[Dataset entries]

+ + + + + + +

===== src/rtl/irq_vec_select.sv =====
module irq_vec_select #(
  parameter int NUM_SRC = 8,
  parameter int VEC_W   = 8
) (
  input  logic                     clk,
  input  logic                     rst,
  input  logic [NUM_SRC-1:0]       pend_now,
  input  logic [NUM_SRC*VEC_W-1:0] codes,
  input  logic [3:0]               imask,
  output logic [VEC_W-1:0]         vec_q,
  output logic                     valid_q
);
  logic             hit;
  logic [VEC_W-1:0] pick;

  // descending walk so the lowest pending index is written last
  always_comb begin
    hit  = 1'b0;
    pick = '0;
    for (int i = NUM_SRC - 1; i >= 0; i--) begin
      if (pend_now[i]) begin
        hit  = 1'b1;
        pick = codes[i*VEC_W +: VEC_W];
      end
    end
  end

  always_ff @(posedge clk) begin
    if (rst) begin
      vec_q   <= '0;
      valid_q <= 1'b0;
    end else begin
      vec_q   <= pick;
      valid_q <= hit && (imask != irq_agg_pkg::IMASK_BLOCK_ALL);
    end
  end
endmodule


===== src/rtl/irq_enable_aggregator.sv =====
module irq_enable_aggregator #(
  parameter int NUM_SRC = 8,
  parameter int VEC_W   = 8,
  parameter int GNT_W   = 3,
  localparam int PC_W   = irq_agg_pkg::count_width(NUM_SRC)
) (
  input  logic                     clk,
  input  logic                     rst,
  input  logic [NUM_SRC-1:0]       src_level,
  input  logic [NUM_SRC-1:0]       grant_inc,
  input  logic [NUM_SRC-1:0]       grant_dec,
  input  logic [NUM_SRC*GNT_W-1:0] need_cnt,
  input  logic [NUM_SRC*VEC_W-1:0] vec_code,
  input  logic [3:0]               imask,
  output logic [NUM_SRC-1:0]       src_pending,
  output logic [PC_W-1:0]          pend_count,
  output logic                     cpu_irq,
  output logic [VEC_W-1:0]         vec_out,
  output logic                     vec_valid
);
  logic [NUM_SRC-1:0] pend_now;

  for (genvar g = 0; g < NUM_SRC; g++) begin : g_src
    irq_src_slice #(.GNT_W(GNT_W)) u_slice (
      .clk      (clk),
      .rst      (rst),
      .level    (src_level[g]),
      .inc      (grant_inc[g]),
      .dec      (grant_dec[g]),
      .need     (need_cnt[g*GNT_W +: GNT_W]),
      .pend_now (pend_now[g])
    );
  end

  irq_pend_tracker #(.NUM_SRC(NUM_SRC)) u_track (
    .clk      (clk),
    .rst      (rst),
    .pend_now (pend_now),
    .pend_q   (src_pending),
    .count_q  (pend_count),
    .irq_q    (cpu_irq)
  );

  irq_vec_select #(.NUM_SRC(NUM_SRC), .VEC_W(VEC_W)) u_vec (
    .clk      (clk),
    .rst      (rst),
    .pend_now (pend_now),
    .codes    (vec_code),
    .imask    (imask),
    .vec_q    (vec_out),
    .valid_q  (vec_valid)
  );
endmodule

+ + + + + + +

Requirement: Every line that contains the string "parameter" should be copied from the entries.

Reply:
  parameter int NUM_SRC = 8,
  parameter int VEC_W   = 8
  parameter int NUM_SRC = 8,
  parameter int VEC_W   = 8,
  parameter int GNT_W   = 3,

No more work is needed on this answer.